Figure 5

Effects of CORM-2 on cGMP secretion and signal molecule expression/phosphorylation in LPS-stimulated platelets.

Platelets were stimulated by LPS and treated with CORM-2 as described in Fig. 1. Platelet cGMP accumulation was measured using a standard ELISA kit. LPS stimulation resulted in a significant decrease in platelet cGMP, whereas CORM-2 treatment in LPS-stimulated platelets significantly abolished this decrease in a concentration-dependent manner in the CORM-2 pre-conditioned (A), co-incubation (B) and delayed-treatment groups (C). Platelets were lysed in RIPA buffer containing protease and phosphatase inhibitor cocktails and signal molecule expression and phosphorylation were assessed. LPS stimulation resulted in a significant increase in the PI3Kβ level and this increase was abolished in LPS-stimulated platelets treated with CORM-2 (E). After treatment with exogenous CO, Akt production (H) and phosphorylation (N) in LPS-stimulated platelets were markedly inhibited. The same results were found for GSK-3β production and phosphorylation (K,Q). Similar results were also found in the CORM-2 pre-conditioned (D,G,J,M,P) and delayed-treatment groups (F,I,L,O,R). Representative experiments are shown in panels (D–R).

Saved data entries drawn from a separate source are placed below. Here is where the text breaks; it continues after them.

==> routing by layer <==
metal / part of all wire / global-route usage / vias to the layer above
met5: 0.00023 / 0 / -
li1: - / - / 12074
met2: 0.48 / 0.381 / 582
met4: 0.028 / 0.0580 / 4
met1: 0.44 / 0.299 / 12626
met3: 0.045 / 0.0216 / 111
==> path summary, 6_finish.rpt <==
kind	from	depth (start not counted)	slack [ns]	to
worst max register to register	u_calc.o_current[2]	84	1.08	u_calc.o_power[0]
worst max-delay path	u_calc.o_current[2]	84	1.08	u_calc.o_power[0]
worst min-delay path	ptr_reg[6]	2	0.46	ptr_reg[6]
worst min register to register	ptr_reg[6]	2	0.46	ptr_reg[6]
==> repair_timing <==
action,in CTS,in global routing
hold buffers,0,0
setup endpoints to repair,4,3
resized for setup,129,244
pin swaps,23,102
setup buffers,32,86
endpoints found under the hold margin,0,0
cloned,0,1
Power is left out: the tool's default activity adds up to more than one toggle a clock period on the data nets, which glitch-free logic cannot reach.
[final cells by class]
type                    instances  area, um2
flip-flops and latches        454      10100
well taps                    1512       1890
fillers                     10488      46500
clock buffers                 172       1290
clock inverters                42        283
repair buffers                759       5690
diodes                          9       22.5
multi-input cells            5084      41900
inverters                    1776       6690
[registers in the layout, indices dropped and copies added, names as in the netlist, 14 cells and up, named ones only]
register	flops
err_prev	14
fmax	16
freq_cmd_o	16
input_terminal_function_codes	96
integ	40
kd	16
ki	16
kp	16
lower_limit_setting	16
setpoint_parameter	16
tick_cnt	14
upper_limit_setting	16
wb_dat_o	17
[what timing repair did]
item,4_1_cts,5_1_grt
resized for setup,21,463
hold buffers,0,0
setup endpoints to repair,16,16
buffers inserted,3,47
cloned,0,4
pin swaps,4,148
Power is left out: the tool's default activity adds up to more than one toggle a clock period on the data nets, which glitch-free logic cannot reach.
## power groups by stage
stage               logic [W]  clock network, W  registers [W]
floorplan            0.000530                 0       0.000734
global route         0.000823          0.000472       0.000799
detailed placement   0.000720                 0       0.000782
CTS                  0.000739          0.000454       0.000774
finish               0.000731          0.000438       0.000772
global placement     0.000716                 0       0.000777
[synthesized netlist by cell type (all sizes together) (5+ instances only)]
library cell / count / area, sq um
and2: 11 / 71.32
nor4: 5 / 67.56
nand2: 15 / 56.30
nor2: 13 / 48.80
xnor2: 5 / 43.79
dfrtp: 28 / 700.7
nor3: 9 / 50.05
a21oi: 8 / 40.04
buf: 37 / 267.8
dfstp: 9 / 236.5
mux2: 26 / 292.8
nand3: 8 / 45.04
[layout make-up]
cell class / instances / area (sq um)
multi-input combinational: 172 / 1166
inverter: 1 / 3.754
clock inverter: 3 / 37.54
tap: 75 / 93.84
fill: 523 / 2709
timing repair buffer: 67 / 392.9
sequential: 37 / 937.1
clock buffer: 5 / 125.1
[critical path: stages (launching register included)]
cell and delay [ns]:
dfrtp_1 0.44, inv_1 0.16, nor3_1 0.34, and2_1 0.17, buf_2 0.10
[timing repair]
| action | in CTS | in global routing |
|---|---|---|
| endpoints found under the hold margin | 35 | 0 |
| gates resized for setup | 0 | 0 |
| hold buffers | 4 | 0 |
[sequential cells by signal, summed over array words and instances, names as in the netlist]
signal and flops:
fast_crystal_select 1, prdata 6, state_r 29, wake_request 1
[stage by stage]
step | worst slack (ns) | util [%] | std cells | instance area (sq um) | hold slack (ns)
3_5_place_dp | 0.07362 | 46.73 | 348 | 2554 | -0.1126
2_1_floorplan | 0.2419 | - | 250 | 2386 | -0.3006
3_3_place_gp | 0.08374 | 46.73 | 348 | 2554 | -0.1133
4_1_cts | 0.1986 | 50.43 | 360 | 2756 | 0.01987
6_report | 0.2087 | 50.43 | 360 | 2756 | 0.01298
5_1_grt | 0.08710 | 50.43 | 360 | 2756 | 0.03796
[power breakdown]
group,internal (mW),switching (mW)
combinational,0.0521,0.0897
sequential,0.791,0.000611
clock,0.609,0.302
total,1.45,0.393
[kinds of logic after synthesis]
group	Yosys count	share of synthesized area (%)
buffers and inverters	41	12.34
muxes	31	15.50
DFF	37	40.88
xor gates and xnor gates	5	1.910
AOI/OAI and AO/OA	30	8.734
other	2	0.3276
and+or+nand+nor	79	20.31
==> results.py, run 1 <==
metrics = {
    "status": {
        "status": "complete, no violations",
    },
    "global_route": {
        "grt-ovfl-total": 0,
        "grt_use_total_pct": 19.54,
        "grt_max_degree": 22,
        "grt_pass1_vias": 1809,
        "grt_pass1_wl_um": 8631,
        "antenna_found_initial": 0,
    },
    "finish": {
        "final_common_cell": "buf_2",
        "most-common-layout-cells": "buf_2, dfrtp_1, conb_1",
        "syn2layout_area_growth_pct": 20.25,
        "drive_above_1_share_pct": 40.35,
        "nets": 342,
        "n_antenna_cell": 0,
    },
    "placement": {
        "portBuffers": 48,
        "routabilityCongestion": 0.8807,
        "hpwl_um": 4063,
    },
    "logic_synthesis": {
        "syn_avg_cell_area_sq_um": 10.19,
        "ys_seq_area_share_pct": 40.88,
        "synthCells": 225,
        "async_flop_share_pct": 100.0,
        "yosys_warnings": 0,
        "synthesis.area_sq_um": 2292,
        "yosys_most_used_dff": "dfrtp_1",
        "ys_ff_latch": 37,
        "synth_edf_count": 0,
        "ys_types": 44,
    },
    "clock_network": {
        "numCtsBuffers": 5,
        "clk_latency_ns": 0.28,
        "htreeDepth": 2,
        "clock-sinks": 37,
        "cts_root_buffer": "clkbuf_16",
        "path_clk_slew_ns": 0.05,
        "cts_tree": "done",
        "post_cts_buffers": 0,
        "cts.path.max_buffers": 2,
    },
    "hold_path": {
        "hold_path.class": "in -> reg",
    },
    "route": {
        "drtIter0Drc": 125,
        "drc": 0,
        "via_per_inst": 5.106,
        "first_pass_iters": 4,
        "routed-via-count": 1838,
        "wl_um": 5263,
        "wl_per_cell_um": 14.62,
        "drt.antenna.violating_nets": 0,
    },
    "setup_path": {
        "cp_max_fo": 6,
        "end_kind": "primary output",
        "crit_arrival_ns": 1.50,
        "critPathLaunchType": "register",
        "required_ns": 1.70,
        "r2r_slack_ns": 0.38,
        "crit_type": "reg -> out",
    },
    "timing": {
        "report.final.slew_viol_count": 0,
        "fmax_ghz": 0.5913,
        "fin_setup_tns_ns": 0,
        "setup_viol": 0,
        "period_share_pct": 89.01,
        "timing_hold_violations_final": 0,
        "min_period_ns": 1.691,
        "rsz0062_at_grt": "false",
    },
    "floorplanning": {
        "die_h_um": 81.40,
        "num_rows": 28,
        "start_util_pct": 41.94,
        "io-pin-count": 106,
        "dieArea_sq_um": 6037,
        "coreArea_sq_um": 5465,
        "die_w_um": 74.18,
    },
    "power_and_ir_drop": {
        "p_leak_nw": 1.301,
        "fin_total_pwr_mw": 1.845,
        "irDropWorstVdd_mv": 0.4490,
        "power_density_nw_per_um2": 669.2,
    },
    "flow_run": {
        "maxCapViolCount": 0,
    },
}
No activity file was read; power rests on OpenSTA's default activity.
`src/common/mps_params.svh`:
```
`ifndef MPS_PARAMS_SVH
`define MPS_PARAMS_SVH

// Register indices on the plain register port
`define MPS_ADDR_PWM        4'h0
`define MPS_ADDR_CFG        4'h1
`define MPS_ADDR_ISTAT      4'h2
`define MPS_ADDR_IMASK      4'h3

// Reset values
`define MPS_PWM_RESET       8'h00
`define MPS_CFG_RESET       8'h02
`define MPS_IMASK_RESET     2'h0
`define MPS_ISTAT_RESET     2'h0

// pwm_gate_offtime fields
`define MPS_PWM_DEBUG_BIT   7
`define MPS_PWM_GATE_HI     6
`define MPS_PWM_GATE_LO     4
`define MPS_PWM_OFF_HI      3
`define MPS_PWM_OFF_LO      0

// sampling_clock_config fields
`define MPS_CFG_DELAY_HI    7
`define MPS_CFG_DELAY_LO    4
`define MPS_CFG_FLAG_BIT    3
`define MPS_CFG_MASK_BIT    2
`define MPS_CFG_PRE_HI      1
`define MPS_CFG_PRE_LO      0

// Interrupt status and mask layout
`define MPS_IRQ_LATE_BIT    0
`define MPS_IRQ_COMM_BIT    1
`define MPS_IRQ_ZERO_BIT    2

// Prescaler selections and terminal counts
`define MPS_PRE_DIV1        2'h0
`define MPS_PRE_DIV2        2'h1
`define MPS_PRE_LAST_DIV1   2'h0
`define MPS_PRE_LAST_DIV2   2'h1
`define MPS_PRE_LAST_DIV4   2'h3

// Timing: one code step is 2.5 us at a 4 MHz peripheral clock
`define MPS_STEP_NS         2500
`define MPS_PERIPH_REF_KHZ  4000
`define MPS_NS_PER_MS       1000000
`define MPS_STEP_TICKS      ((`MPS_STEP_NS * `MPS_PERIPH_REF_KHZ) / `MPS_NS_PER_MS)

`endif

```
`src/common/mps_pkg.sv`:
```
package mps_pkg;

   typedef enum logic [0:0] {
      MPS_SMP_IDLE,
      MPS_SMP_WAIT
   } mps_smp_state_type;

   typedef logic [7:0] mps_reg_type;
   typedef logic [1:0] mps_pre_type;

endpackage

```
`src/core/mps_prescaler.sv`:
```
`timescale 1ns/1ps
`include "mps_params.svh"

module mps_prescaler (
   input  wire logic             sys_clk,
   input  wire logic             nrst,
   input  wire mps_pkg::mps_pre_type div_sel,
   output logic                  tick
);
   import mps_pkg::*;

   logic [1:0] cnt_ff;
   logic [1:0] nxt_cnt;
   logic       tick_ff;
   logic [1:0] last_cnt;
   logic       at_last;

   // ************************************************
   // Divide selection: 10 and 11 both divide by four
   // ************************************************
   assign last_cnt = (div_sel == `MPS_PRE_DIV1) ? `MPS_PRE_LAST_DIV1 :
                     (div_sel == `MPS_PRE_DIV2) ? `MPS_PRE_LAST_DIV2 :
                                                  `MPS_PRE_LAST_DIV4;
   assign at_last  = (cnt_ff >= last_cnt);
   assign nxt_cnt  = at_last ? 2'h0 : cnt_ff + 2'h1;
   assign tick     = tick_ff;

   always_ff @(posedge sys_clk) begin
      if (!nrst) begin
         cnt_ff  <= 2'h0;
         tick_ff <= 1'b0;
      end else begin
         cnt_ff  <= nxt_cnt;
         tick_ff <= at_last;
      end
   end

   // A tick always leaves the count at zero, so at divide by four three quiet cycles must follow it
   a_div4_spacing: assert property (@(posedge sys_clk) disable iff (!nrst)
      (tick_ff && div_sel[1]) ##1 div_sel[1] [*2] |=>
         !tick_ff && !$past(tick_ff) && !$past(tick_ff, 2))
      else $error("divide-by-four tick came early");

   a_div1_every: assert property (@(posedge sys_clk) disable iff (!nrst)
      (div_sel == `MPS_PRE_DIV1) [*2] |=> tick_ff)
      else $error("undivided tick missing");

endmodule // mps_prescaler

```
`src/core/mps_top.sv`:
```
`timescale 1ns/1ps
`include "mps_params.svh"

// Functional notes
// - Debug bit routes C/D/Z events, or C/U in speed mode, to debug pins
// - Each W/V/U gate bit passes its compare PWM to its pin
// - Sensorless, zero delay code, on_time_sampling low: minimum off-time 2.5 us times (code+1)
// - All durations are counted in peripheral clock ticks, 4 MHz reference
// - Delay code sets on-time sampling wait 2.5 us times code; zero means off-time
// - Sample expiring in off-time is discarded and sets the late flag
// - Late mask bit enables the late-sample interrupt
// - Late-sample interrupt concerns zero-crossing sampling only
// - Late-sample interrupt only possible with a nonzero delay code
// - Prescaler: 00 undivided, 01 divide by 2, 1x divide by 4
// - Reset loads config register 02h and PWM register 00h
module mps_top (
   input  wire logic              sys_clk,
   input  wire logic              nrst,
   input  wire logic [3:0]        reg_addr,
   input  wire mps_pkg::mps_reg_type reg_wdata,
   input  wire logic              reg_wr,
   input  wire logic              reg_rd,
   output mps_pkg::mps_reg_type   reg_rdata,
   input  wire logic              cmp_pwm_u,
   input  wire logic              cmp_pwm_v,
   input  wire logic              cmp_pwm_w,
   input  wire logic              pwm_on_time,
   input  wire logic              sensor_select,
   input  wire logic              speed_mode,
   input  wire logic              on_time_sampling,
   input  wire logic              comm_event,
   input  wire logic              demag_event,
   input  wire logic              zero_event,
   input  wire logic              u_event,
   output logic                   u_phase_pwm_pin,
   output logic                   v_phase_pwm_pin,
   output logic                   w_phase_pwm_pin,
   output logic                   debug_cd_event_pin,
   output logic                   debug_zero_event_pin,
   output logic                   zero_sample_strobe,
   output logic                   peripheral_clock,
   output logic                   irq
);
   import mps_pkg::*;

   localparam logic [7:0] STEP_TICKS = 8'(`MPS_STEP_TICKS);

   // ************************************************
   // Registers
   // ************************************************
   mps_reg_type       pwm_reg_ff;
   mps_reg_type       cfg_reg_ff;
   logic [2:1]        istat_ff;
   logic [2:1]        imask_ff;
   mps_reg_type       rdata_ff;
   logic              irq_ff;
   logic [1:0]        dbg_ff;
   logic              strobe_ff;
   logic              pwm_on_d_ff;
   mps_smp_state_type smp_state_ff;
   logic [7:0]        dly_cnt_ff;
   logic [2:0]        out_ff;
   logic [7:0]        off_cnt_ff [3];

   mps_reg_type       nxt_pwm_reg;
   mps_reg_type       nxt_cfg_reg;
   logic [2:1]        nxt_istat;
   logic [2:1]        nxt_imask;
   mps_reg_type       nxt_rdata;
   logic              nxt_irq;
   logic [1:0]        nxt_dbg;
   logic              nxt_strobe;
   logic              nxt_flag;
   mps_smp_state_type nxt_smp_state;
   logic [7:0]        nxt_dly_cnt;
   logic [2:0]        nxt_out;
   logic [7:0]        nxt_off_cnt [3];

   // ************************************************
   // Address decode and field views
   // ************************************************
   wire       wr_pwm    = reg_wr && (reg_addr == `MPS_ADDR_PWM);
   wire       wr_cfg    = reg_wr && (reg_addr == `MPS_ADDR_CFG);
   wire       wr_istat  = reg_wr && (reg_addr == `MPS_ADDR_ISTAT);
   wire       wr_imask  = reg_wr && (reg_addr == `MPS_ADDR_IMASK);
   wire       dbg_on    = pwm_reg_ff[`MPS_PWM_DEBUG_BIT];
   wire [2:0] gate      = pwm_reg_ff[`MPS_PWM_GATE_HI:`MPS_PWM_GATE_LO];
   wire [3:0] off_code  = pwm_reg_ff[`MPS_PWM_OFF_HI:`MPS_PWM_OFF_LO];
   wire [3:0] dly_code  = cfg_reg_ff[`MPS_CFG_DELAY_HI:`MPS_CFG_DELAY_LO];
   wire       late_flag = cfg_reg_ff[`MPS_CFG_FLAG_BIT];
   wire       late_mask = cfg_reg_ff[`MPS_CFG_MASK_BIT];
   wire [2:0] raw_pwm   = {cmp_pwm_w, cmp_pwm_v, cmp_pwm_u};
   wire       tick;

   // ************************************************
   // Peripheral clock prescaler
   // ************************************************
   mps_prescaler u_prescaler (
      .sys_clk (sys_clk),
      .nrst    (nrst),
      .div_sel (cfg_reg_ff[`MPS_CFG_PRE_HI:`MPS_CFG_PRE_LO]),
      .tick    (tick)
   );
   assign peripheral_clock = tick;

   // ************************************************
   // On-time sampling delay
   // ************************************************
   // Durations count prescaled ticks, so they scale with the prescaler
   wire [7:0] dly_target = 8'({4'h0, dly_code} * STEP_TICKS);
   wire       pwm_on_rise = pwm_on_time && !pwm_on_d_ff;
   // Only zero-crossing sampling in sensorless mode uses the delayed path
   wire       smp_start = pwm_on_rise && (dly_code != 4'h0) && !sensor_select;
   wire       smp_expire = (smp_state_ff == MPS_SMP_WAIT) && tick &&
                           (dly_cnt_ff >= dly_target - 8'h01);
   wire       late_set  = smp_expire && !pwm_on_time;

   always_comb begin
      nxt_smp_state = smp_state_ff;
      nxt_dly_cnt   = dly_cnt_ff;
      nxt_strobe    = 1'b0;
      case (smp_state_ff)
         MPS_SMP_IDLE: begin
            if (smp_start) begin
               nxt_smp_state = MPS_SMP_WAIT;
               nxt_dly_cnt   = 8'h00;
            end
         end
         MPS_SMP_WAIT: begin
            if (smp_expire) begin
               nxt_smp_state = MPS_SMP_IDLE;
               nxt_strobe    = pwm_on_time;
            end else if (tick) begin
               nxt_dly_cnt = dly_cnt_ff + 8'h01;
            end
         end
         default: begin
            nxt_smp_state = MPS_SMP_IDLE;
         end
      endcase
   end

   // ************************************************
   // Minimum off-time, one stage per phase
   // ************************************************
   wire       enforce    = !sensor_select && (dly_code == 4'h0) && !on_time_sampling;
   wire [7:0] off_target = 8'(({4'h0, off_code} + 8'h01) * STEP_TICKS);

   genvar gi;
   generate
      for (gi = 0; gi < 3; gi++) begin : g_phase
         wire off_ok = !enforce || (off_cnt_ff[gi] >= off_target);
         // Once on, a pulse is not cut short; only its restart is held back
         assign nxt_out[gi] = gate[gi] && raw_pwm[gi] && (out_ff[gi] || off_ok);
         assign nxt_off_cnt[gi] = out_ff[gi] ? 8'h00 :
                                  (tick && off_cnt_ff[gi] != 8'hff) ?
                                  off_cnt_ff[gi] + 8'h01 : off_cnt_ff[gi];

         always_ff @(posedge sys_clk) begin
            if (!nrst) begin
               out_ff[gi]     <= 1'b0;
               off_cnt_ff[gi] <= 8'hff;
            end else begin
               out_ff[gi]     <= nxt_out[gi];
               off_cnt_ff[gi] <= nxt_off_cnt[gi];
            end
         end

         a_gate_blocks: assert property (@(posedge sys_clk) disable iff (!nrst)
            !gate[gi] |=> !out_ff[gi])
            else $error("phase pin driven with gate clear");

         a_min_off_hold: assert property (@(posedge sys_clk) disable iff (!nrst)
            (enforce && !out_ff[gi] && off_cnt_ff[gi] < off_target) |=> !out_ff[gi])
            else $error("phase restarted inside minimum off-time");
      end
   endgenerate

   assign u_phase_pwm_pin = out_ff[0];
   assign v_phase_pwm_pin = out_ff[1];
   assign w_phase_pwm_pin = out_ff[2];

   // ************************************************
   // Debug event pins
   // ************************************************
   assign nxt_dbg[0] = dbg_on && (speed_mode ? comm_event : (comm_event || demag_event));
   assign nxt_dbg[1] = dbg_on && (speed_mode ? u_event : zero_event);

   // ************************************************
   // Register updates and interrupt
   // ************************************************
   // Hardware set wins over a clear in the same cycle
   assign nxt_flag = late_set ||
                     (late_flag && !(wr_cfg && !reg_wdata[`MPS_CFG_FLAG_BIT]) &&
                      !(wr_istat && reg_wdata[`MPS_IRQ_LATE_BIT]));

   always_comb begin
      nxt_pwm_reg = wr_pwm ? reg_wdata : pwm_reg_ff;
      nxt_cfg_reg = wr_cfg ? reg_wdata : cfg_reg_ff;
      nxt_cfg_reg[`MPS_CFG_FLAG_BIT] = nxt_flag;
      if (wr_imask) begin
         nxt_cfg_reg[`MPS_CFG_MASK_BIT] = reg_wdata[`MPS_IRQ_LATE_BIT];
      end
      nxt_imask = wr_imask ? reg_wdata[2:1] : imask_ff;
      nxt_istat = istat_ff & ~(wr_istat ? reg_wdata[2:1] : 2'h0);
      nxt_istat = nxt_istat | {zero_event, comm_event};
   end

   assign nxt_irq = (late_flag && late_mask) || |(istat_ff & imask_ff);

   assign nxt_rdata = !reg_rd                     ? 8'h00 :
                      (reg_addr == `MPS_ADDR_PWM)   ? pwm_reg_ff :
                      (reg_addr == `MPS_ADDR_CFG)   ? cfg_reg_ff :
                      (reg_addr == `MPS_ADDR_ISTAT) ? {5'h00, istat_ff, late_flag} :
                      (reg_addr == `MPS_ADDR_IMASK) ? {5'h00, imask_ff, late_mask} :
                                                      8'h00;

   always_ff @(posedge sys_clk) begin
      if (!nrst) begin
         pwm_reg_ff   <= `MPS_PWM_RESET;
         cfg_reg_ff   <= `MPS_CFG_RESET;
         istat_ff     <= `MPS_ISTAT_RESET;
         imask_ff     <= `MPS_IMASK_RESET;
         rdata_ff     <= 8'h00;
         irq_ff       <= 1'b0;
         dbg_ff       <= 2'h0;
         strobe_ff    <= 1'b0;
         pwm_on_d_ff  <= 1'b0;
         smp_state_ff <= MPS_SMP_IDLE;
         dly_cnt_ff   <= 8'h00;
      end else begin
         pwm_reg_ff   <= nxt_pwm_reg;
         cfg_reg_ff   <= nxt_cfg_reg;
         istat_ff     <= nxt_istat;
         imask_ff     <= nxt_imask;
         rdata_ff     <= nxt_rdata;
         irq_ff       <= nxt_irq;
         dbg_ff       <= nxt_dbg;
         strobe_ff    <= nxt_strobe;
         pwm_on_d_ff  <= pwm_on_time;
         smp_state_ff <= nxt_smp_state;
         dly_cnt_ff   <= nxt_dly_cnt;
      end
   end

   assign reg_rdata            = rdata_ff;
   assign irq                  = irq_ff;
   assign debug_cd_event_pin   = dbg_ff[0];
   assign debug_zero_event_pin = dbg_ff[1];
   assign zero_sample_strobe   = strobe_ff;

   // ************************************************
   // Checks
   // ************************************************
   a_reset_values: assert property (@(posedge sys_clk)
      !nrst |=> (cfg_reg_ff == `MPS_CFG_RESET) && (pwm_reg_ff == `MPS_PWM_RESET))
      else $error("register reset values wrong");

   a_debug_quiet: assert property (@(posedge sys_clk) disable iff (!nrst)
      !dbg_on |=> !debug_cd_event_pin && !debug_zero_event_pin)
      else $error("debug pin active outside debug mode");

   a_debug_speed: assert property (@(posedge sys_clk) disable iff (!nrst)
      (dbg_on && speed_mode && u_event) |=> debug_zero_event_pin)
      else $error("U event missing on debug pin");

   a_late_sets: assert property (@(posedge sys_clk) disable iff (!nrst)
      late_set |=> late_flag && !zero_sample_strobe)
      else $error("late sample not flagged or not discarded");

   a_late_delay: assert property (@(posedge sys_clk) disable iff (!nrst)
      $rose(late_flag) |-> $past(dly_code) != 4'h0)
      else $error("late flag with zero delay code");

   a_flag_sticky: assert property (@(posedge sys_clk) disable iff (!nrst)
      (late_flag && !wr_cfg && !wr_istat) |=> late_flag)
      else $error("late flag dropped without a write");

   a_irq_raise: assert property (@(posedge sys_clk) disable iff (!nrst)
      (late_flag && late_mask) |=> irq)
      else $error("interrupt missing for masked-in late flag");

   a_irq_quiet: assert property (@(posedge sys_clk) disable iff (!nrst)
      (!(late_flag && late_mask) && !(|(istat_ff & imask_ff))) |=> !irq)
      else $error("interrupt without enabled source");

   a_delay_start: assert property (@(posedge sys_clk) disable iff (!nrst)
      (smp_start && smp_state_ff == MPS_SMP_IDLE) |=> smp_state_ff == MPS_SMP_WAIT
         ##1 (smp_state_ff == MPS_SMP_WAIT) [*8])
      else $error("sampling delay did not run");

endmodule // mps_top

```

The average ratios of the level of protein expression to phosphorylation are shown in Supplementary Figure 3. The results are presented as the mean ± SE (n = 5). *P < 0.01 compared with the control, ^#P < 0.05 compared with the LPS treatment. Note that LPS-induced signal molecule expression and phosphorylation were downregulated by CORM-2 in a dose-dependent manner.